实验结果表明,MUSE在多种社交媒体内容上表现出色,整体性能超越GPT-4 37%和高质量用户响应29%。这一成果展示了MUSE在处理未经过事实核查的内容时的强大能力。

🎯 应用场景

MUSE的研究成果在社交媒体、新闻传播和公共信息领域具有广泛的应用潜力。通过自动化的误信息纠正,能够提高信息传播的准确性,减少误导性内容的影响,促进更健康的信息生态环境。

📄 摘要(原文)

Real-world information, often multimodal, can be misinformed or potentially misleading due to factual errors, outdated claims, missing context, misinterpretation, and more. Such "misinformation" is understudied, challenging to address, and harms many social domains -- particularly on social media, where it can spread rapidly. Manual correction that identifies and explains its (in)accuracies is widely accepted but difficult to scale. While large language models (LLMs) can generate human-like language that could accelerate misinformation correction, they struggle with outdated information, hallucinations, and limited multimodal capabilities.

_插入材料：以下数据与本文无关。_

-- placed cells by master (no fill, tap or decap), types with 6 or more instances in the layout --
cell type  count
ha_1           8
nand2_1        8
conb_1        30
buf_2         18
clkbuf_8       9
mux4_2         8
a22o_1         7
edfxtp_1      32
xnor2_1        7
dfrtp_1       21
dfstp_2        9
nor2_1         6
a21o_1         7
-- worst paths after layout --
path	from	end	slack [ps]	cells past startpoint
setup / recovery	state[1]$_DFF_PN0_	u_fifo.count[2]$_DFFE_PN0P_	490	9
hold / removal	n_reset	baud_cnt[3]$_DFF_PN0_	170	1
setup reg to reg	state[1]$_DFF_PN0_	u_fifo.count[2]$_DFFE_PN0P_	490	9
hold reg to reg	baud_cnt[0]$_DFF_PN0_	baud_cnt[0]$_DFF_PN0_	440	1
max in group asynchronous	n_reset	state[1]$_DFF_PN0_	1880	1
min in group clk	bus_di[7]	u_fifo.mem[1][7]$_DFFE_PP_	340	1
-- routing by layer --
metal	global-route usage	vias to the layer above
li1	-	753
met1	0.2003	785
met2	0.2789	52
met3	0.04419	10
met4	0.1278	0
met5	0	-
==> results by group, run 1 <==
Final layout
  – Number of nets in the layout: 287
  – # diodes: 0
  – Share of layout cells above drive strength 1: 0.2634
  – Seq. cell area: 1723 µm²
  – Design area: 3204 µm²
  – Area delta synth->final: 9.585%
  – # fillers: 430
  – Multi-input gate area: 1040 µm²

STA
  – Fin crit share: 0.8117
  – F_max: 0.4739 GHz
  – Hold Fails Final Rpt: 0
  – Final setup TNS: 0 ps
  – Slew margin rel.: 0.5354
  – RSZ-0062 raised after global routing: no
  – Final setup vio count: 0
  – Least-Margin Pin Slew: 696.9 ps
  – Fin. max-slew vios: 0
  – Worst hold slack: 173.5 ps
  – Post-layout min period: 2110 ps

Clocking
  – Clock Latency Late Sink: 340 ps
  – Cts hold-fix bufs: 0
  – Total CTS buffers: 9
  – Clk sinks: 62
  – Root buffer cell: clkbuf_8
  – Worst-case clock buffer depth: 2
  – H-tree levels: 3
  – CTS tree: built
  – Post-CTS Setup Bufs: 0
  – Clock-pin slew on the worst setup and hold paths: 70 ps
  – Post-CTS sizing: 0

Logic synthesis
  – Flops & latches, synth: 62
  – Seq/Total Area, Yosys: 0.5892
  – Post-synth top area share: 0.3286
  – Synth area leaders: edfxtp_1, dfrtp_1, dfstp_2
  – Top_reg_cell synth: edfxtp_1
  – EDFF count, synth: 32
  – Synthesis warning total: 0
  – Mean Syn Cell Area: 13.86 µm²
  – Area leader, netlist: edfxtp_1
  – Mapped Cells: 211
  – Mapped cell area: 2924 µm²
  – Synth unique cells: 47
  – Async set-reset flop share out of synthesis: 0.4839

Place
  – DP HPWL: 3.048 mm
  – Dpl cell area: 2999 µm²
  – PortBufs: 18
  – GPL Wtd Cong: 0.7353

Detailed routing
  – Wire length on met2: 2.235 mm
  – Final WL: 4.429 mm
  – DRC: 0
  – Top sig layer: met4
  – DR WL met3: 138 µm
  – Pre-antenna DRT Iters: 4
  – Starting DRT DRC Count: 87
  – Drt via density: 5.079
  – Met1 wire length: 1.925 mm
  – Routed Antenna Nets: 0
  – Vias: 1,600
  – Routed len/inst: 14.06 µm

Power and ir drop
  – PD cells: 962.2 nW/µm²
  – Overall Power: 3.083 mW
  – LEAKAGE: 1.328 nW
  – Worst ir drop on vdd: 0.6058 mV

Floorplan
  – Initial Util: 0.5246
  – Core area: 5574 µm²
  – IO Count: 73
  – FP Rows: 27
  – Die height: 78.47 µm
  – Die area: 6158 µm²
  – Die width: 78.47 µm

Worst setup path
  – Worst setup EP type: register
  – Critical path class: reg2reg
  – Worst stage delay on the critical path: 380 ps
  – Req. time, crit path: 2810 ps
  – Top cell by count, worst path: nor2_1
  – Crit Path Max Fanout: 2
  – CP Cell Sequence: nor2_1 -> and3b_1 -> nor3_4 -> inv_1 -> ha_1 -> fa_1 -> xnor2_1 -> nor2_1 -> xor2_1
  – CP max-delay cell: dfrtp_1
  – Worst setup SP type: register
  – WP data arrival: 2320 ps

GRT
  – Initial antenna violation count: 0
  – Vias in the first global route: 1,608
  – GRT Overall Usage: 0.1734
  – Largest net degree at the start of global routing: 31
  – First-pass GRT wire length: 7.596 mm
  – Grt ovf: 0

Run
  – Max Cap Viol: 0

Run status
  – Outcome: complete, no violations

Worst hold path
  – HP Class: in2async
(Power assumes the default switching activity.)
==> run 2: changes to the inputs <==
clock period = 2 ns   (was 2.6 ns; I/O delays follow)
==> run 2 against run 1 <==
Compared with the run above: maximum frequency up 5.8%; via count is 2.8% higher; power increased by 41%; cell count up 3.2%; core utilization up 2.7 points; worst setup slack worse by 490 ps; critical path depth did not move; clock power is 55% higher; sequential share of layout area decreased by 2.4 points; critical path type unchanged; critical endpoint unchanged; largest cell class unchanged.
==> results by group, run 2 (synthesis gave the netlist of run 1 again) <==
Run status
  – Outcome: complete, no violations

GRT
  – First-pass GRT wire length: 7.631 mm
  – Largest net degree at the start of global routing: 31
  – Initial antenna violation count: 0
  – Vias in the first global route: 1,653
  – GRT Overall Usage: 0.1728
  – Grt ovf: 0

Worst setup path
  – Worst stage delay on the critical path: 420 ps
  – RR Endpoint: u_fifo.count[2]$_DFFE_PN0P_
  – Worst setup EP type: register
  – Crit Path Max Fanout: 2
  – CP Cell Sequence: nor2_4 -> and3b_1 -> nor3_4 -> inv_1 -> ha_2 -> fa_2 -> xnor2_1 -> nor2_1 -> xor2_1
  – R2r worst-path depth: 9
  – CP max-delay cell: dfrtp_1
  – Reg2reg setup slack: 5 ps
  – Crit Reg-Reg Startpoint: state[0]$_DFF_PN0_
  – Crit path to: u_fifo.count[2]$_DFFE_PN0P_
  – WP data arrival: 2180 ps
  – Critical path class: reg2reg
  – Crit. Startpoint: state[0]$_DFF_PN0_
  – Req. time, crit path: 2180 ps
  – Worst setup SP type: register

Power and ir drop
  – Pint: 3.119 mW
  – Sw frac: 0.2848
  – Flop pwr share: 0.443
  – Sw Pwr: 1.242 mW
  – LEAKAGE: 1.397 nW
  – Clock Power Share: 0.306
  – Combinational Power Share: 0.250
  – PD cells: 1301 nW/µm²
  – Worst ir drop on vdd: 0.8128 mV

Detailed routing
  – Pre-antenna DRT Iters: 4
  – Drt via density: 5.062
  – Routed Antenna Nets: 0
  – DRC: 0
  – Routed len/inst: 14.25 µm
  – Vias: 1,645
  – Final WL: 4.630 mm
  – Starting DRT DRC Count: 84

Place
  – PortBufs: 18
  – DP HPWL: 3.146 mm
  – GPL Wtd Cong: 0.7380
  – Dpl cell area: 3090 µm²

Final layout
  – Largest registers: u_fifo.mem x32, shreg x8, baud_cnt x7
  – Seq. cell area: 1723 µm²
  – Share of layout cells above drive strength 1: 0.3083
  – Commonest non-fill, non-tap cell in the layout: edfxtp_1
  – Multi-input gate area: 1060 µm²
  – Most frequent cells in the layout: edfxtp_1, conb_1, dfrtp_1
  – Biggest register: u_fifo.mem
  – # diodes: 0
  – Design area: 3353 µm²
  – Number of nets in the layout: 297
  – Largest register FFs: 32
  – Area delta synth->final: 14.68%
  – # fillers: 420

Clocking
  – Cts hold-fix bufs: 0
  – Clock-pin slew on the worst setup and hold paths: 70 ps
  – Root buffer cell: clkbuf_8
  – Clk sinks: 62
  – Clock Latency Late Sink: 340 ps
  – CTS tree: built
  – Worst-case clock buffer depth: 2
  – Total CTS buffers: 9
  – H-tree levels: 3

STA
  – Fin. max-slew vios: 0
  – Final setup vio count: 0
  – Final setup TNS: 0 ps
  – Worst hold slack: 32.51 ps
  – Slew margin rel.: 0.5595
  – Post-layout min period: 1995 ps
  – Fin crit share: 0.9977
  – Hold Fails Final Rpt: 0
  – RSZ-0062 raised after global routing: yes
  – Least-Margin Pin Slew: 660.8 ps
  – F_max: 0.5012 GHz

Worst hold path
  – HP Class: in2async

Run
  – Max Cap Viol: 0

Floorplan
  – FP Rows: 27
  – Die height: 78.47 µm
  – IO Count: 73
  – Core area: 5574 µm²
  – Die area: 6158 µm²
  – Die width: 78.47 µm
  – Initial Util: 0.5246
File: src/rtl/me_result_sink.sv
// Buffers per-macroblock ME results as {idx, mv_y, mv_x, sad} in a small FWFT FIFO,
// tracks the frame-minimum SAD and raises finish_flag once the frame is collected and drained.
module me_result_sink #(
  parameter int  NUM_BLOCKS    = 16,
  parameter int  FIFO_DEPTH    = 4,
  parameter int  SAD_W         = 14,
  parameter int  COORD_W       = 5,
  parameter int  SEARCH_OFFSET = 16,
  localparam int IDX_W         = $clog2(NUM_BLOCKS),
  localparam int MV_W          = COORD_W + 1,
  localparam int OUT_W         = IDX_W + 2 * MV_W + SAD_W
) (
  input  logic                clk,
  input  logic                rst,
  me_result_sink_if.slave     bus,
  output logic [SAD_W-1:0]    best_sad,
  output logic [IDX_W-1:0]    best_idx,
  output logic                overflow,
  output logic                extra,
  output logic                finish_flag
);

  localparam int PTR_W = $clog2(FIFO_DEPTH);
  localparam int CNT_W = PTR_W + 1;

  typedef enum logic [1:0] {
    COLLECT,
    DRAIN,
    DONE
  } state_t;

  state_t             state;
  logic [IDX_W-1:0]   blk_cnt;
  logic [OUT_W-1:0]   mem [FIFO_DEPTH];
  logic [PTR_W-1:0]   wr_ptr;
  logic [PTR_W-1:0]   rd_ptr;
  logic [CNT_W-1:0]   count;
  logic [CNT_W-1:0]   count_next;
  logic               take;
  logic               full;
  logic               push;
  logic               pop;
  logic [MV_W-1:0]    mv_y;
  logic [MV_W-1:0]    mv_x;
  logic [OUT_W-1:0]   entry;

  // NOTE: every always_comb output gets a default first so no path leaves it unassigned (no latch).
  always_comb begin
    mv_y       = {1'b0, bus.MSAD_row}    - MV_W'(SEARCH_OFFSET);
    mv_x       = {1'b0, bus.MSAD_column} - MV_W'(SEARCH_OFFSET);
    entry      = {blk_cnt, mv_y, mv_x, bus.MSAD};
    take       = (state == COLLECT) && bus.data_valid;
    full       = (count == CNT_W'(FIFO_DEPTH));
    pop        = (count != '0) && bus.out_ready;
    // A full FIFO still accepts a push when the head leaves on the same edge.
    push       = take && (!full || pop);
    count_next = count;
    case ({push, pop})
      2'b10:   count_next = count + 1'b1;
      2'b01:   count_next = count - 1'b1;
      default: count_next = count;
    endcase
  end

  // NOTE: storage is left unreset; out_data is masked to zero while empty so stale words never show.
  always_ff @(posedge clk) begin
    if (push) mem[wr_ptr] <= entry;
  end

  // NOTE: sequential state uses non-blocking assignments so every flop samples pre-edge values.
  always_ff @(posedge clk or posedge rst) begin
    if (rst) begin
      state     <= COLLECT;
      blk_cnt   <= '0;
      wr_ptr    <= '0;
      rd_ptr    <= '0;
      count     <= '0;
      bus.out_valid <= 1'b0;
      best_sad  <= '1;
      best_idx  <= '0;
      overflow  <= 1'b0;
      extra     <= 1'b0;
    end else begin
      count         <= count_next;
      bus.out_valid <= (count_next != '0);
      if (push) wr_ptr <= wr_ptr + 1'b1;
      if (pop)  rd_ptr <= rd_ptr + 1'b1;

      case (state)
        COLLECT: begin
          if (bus.data_valid) begin
            blk_cnt <= blk_cnt + 1'b1;
            if (!push) overflow <= 1'b1;
            // Strict compare: on a tie the earlier block keeps the title.
            if (bus.MSAD < best_sad) begin
              best_sad <= bus.MSAD;
              best_idx <= blk_cnt;
            end
            if (blk_cnt == IDX_W'(NUM_BLOCKS - 1)) state <= DRAIN;
          end
        end
        DRAIN: begin
          if (bus.data_valid) extra <= 1'b1;
          if (count_next == '0) state <= DONE;
        end
        default: begin
          if (bus.data_valid) extra <= 1'b1;
        end
      endcase
    end
  end

  assign bus.out_data = bus.out_valid ? mem[rd_ptr] : '0;
  assign finish_flag  = (state == DONE);

endmodule
File: src/rtl/m_fetch_queue.sv
// Instruction fetch stage: owns the PC, reads async imem and buffers {pc, ir} in a DEPTH-entry queue.
// Optional FETCH_STALL_CNT_EN adds w_stall_cnt, counting cycles decode was ready but the queue was empty.
module m_fetch_queue #(
    parameter int unsigned DEPTH    = 4,
    parameter logic [31:0] RESET_PC = 32'h0
) (
    input  logic                     w_clk,
    input  logic                     w_rst,
    output logic [31:0]              w_imem_addr,
    input  logic [31:0]              w_imem_data,
    input  logic                     w_redir,
    input  logic [31:0]              w_redir_pc,
    output logic                     w_valid,
    input  logic                     w_ready,
    output logic [31:0]              w_ir,
    output logic [31:0]              w_pc,
    output logic [$clog2(DEPTH):0]   w_count
`ifdef FETCH_STALL_CNT_EN
    ,
    output logic [31:0]              w_stall_cnt
`endif
);

    localparam int unsigned AW = $clog2(DEPTH);
    localparam int unsigned CW = AW + 1;

    logic [31:0]   pc_q, pc_d;
    logic [CW-1:0] cnt_q, cnt_d;
    logic [AW-1:0] rd_ptr_q, rd_ptr_d;
    logic [AW-1:0] wr_ptr_q, wr_ptr_d;
    logic [31:0]   ent_pc_q [DEPTH];
    logic [31:0]   ent_ir_q [DEPTH];
    logic [31:0]   ent_pc_d [DEPTH];
    logic [31:0]   ent_ir_d [DEPTH];

    logic          pop;
    logic          push;
    logic          unused_redir_lsb;

    assign unused_redir_lsb = ^w_redir_pc[1:0];

    always_comb begin
        pop  = (cnt_q != '0) & w_ready & ~w_redir;
        push = ~w_redir & ((cnt_q < CW'(DEPTH)) | pop);
    end

    always_comb begin
        pc_d     = pc_q;
        cnt_d    = cnt_q;
        rd_ptr_d = rd_ptr_q;
        wr_ptr_d = wr_ptr_q;
        ent_pc_d = ent_pc_q;
        ent_ir_d = ent_ir_q;

        if (w_redir) begin
            pc_d     = {w_redir_pc[31:2], 2'b00};
            cnt_d    = '0;
            rd_ptr_d = '0;
            wr_ptr_d = '0;
        end else begin
            if (push) begin
                ent_pc_d[wr_ptr_q] = pc_q;
                ent_ir_d[wr_ptr_q] = w_imem_data;
                pc_d               = pc_q + 32'd4;
                wr_ptr_d           = wr_ptr_q + AW'(1);
            end
            if (pop) begin
                rd_ptr_d = rd_ptr_q + AW'(1);
            end
            // Push and pop together leave occupancy unchanged, including when full.
            case ({push, pop})
                2'b10:   cnt_d = cnt_q + CW'(1);
                2'b01:   cnt_d = cnt_q - CW'(1);
                default: cnt_d = cnt_q;
            endcase
        end
    end

    always_ff @(posedge w_clk) begin
        if (w_rst) begin
            pc_q     <= RESET_PC;
            cnt_q    <= '0;
            rd_ptr_q <= '0;
            wr_ptr_q <= '0;
        end else begin
            pc_q     <= pc_d;
            cnt_q    <= cnt_d;
            rd_ptr_q <= rd_ptr_d;
            wr_ptr_q <= wr_ptr_d;
        end
    end

    // Entry storage needs no reset: outputs are masked whenever the queue is empty.
    always_ff @(posedge w_clk) begin
        ent_pc_q <= ent_pc_d;
        ent_ir_q <= ent_ir_d;
    end

    always_comb begin
        w_imem_addr = pc_q;
        w_count     = cnt_q;
        w_valid     = (cnt_q != '0);
        w_ir        = w_valid ? ent_ir_q[rd_ptr_q] : '0;
        w_pc        = w_valid ? ent_pc_q[rd_ptr_q] : '0;
    end

`ifdef FETCH_STALL_CNT_EN
    logic [31:0] stall_q, stall_d;

    always_comb begin
        stall_d = stall_q;
        if (w_ready & ~w_valid & ~w_redir) begin
            stall_d = stall_q + 32'd1;
        end
    end

    always_ff @(posedge w_clk) begin
        if (w_rst) begin
            stall_q <= '0;
        end else begin
            stall_q <= stall_d;
        end
    end

    assign w_stall_cnt = stall_q;
`endif

endmodule

File: config.mk
export PLATFORM = sky130hd
export DESIGN_NAME = m_fetch_queue
export DESIGN_NICKNAME = d
export VERILOG_FILES = /design/src/rtl/m_fetch_queue.sv
export SDC_FILE = /design/constraint.sdc
export NUM_CORES = 1
export LEC_CHECK = 0
export CAP_MARGIN = 25
export CORE_ASPECT_RATIO = 0.75
export CORE_MARGIN = 1
export CORE_UTILIZATION = 50
export CTS_CLUSTER_DIAMETER = 200
export DETAILED_ROUTE_END_ITERATION = 12
export PLACE_DENSITY_LB_ADDON = 0.1
export SYNTH_ARGS = -nofsm -noshare
export SYNTH_HDL_FRONTEND = slang
export SYNTH_SLANG_ARGS = --single-unit
File: constraint.sdc
create_clock -name w_clk -period 5.2 [get_ports w_clk]
set_clock_uncertainty 0.2 [all_clocks]
set_input_delay 1.3 -clock w_clk [delete_from_list [all_inputs] [get_ports w_clk]]
set_output_delay 1.3 -clock w_clk [all_outputs]
set_load 0.005 [all_outputs]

We propose MUSE, an LLM augmented with vision-language modeling and web retrieval over relevant, credible sources to generate responses that determine whether and which part(s) of the given content can be misinformed or potentially misleading, and to explain why with grounded references. We further define a comprehensive set of rubrics to measure response quality, ranging from the accuracy of identifications and factuality of explanations to the relevance and credibility of references. Results show that MUSE consistently produces high-quality outputs across diverse social media content (e.g., modalities, domains, political leanings), including content that has not previously been fact-checked online. Overall, MUSE outperforms GPT-4 by 37% and even high-quality responses from social media users by 29%. Our work provides a general methodological and evaluative framework for correcting misinformation at scale.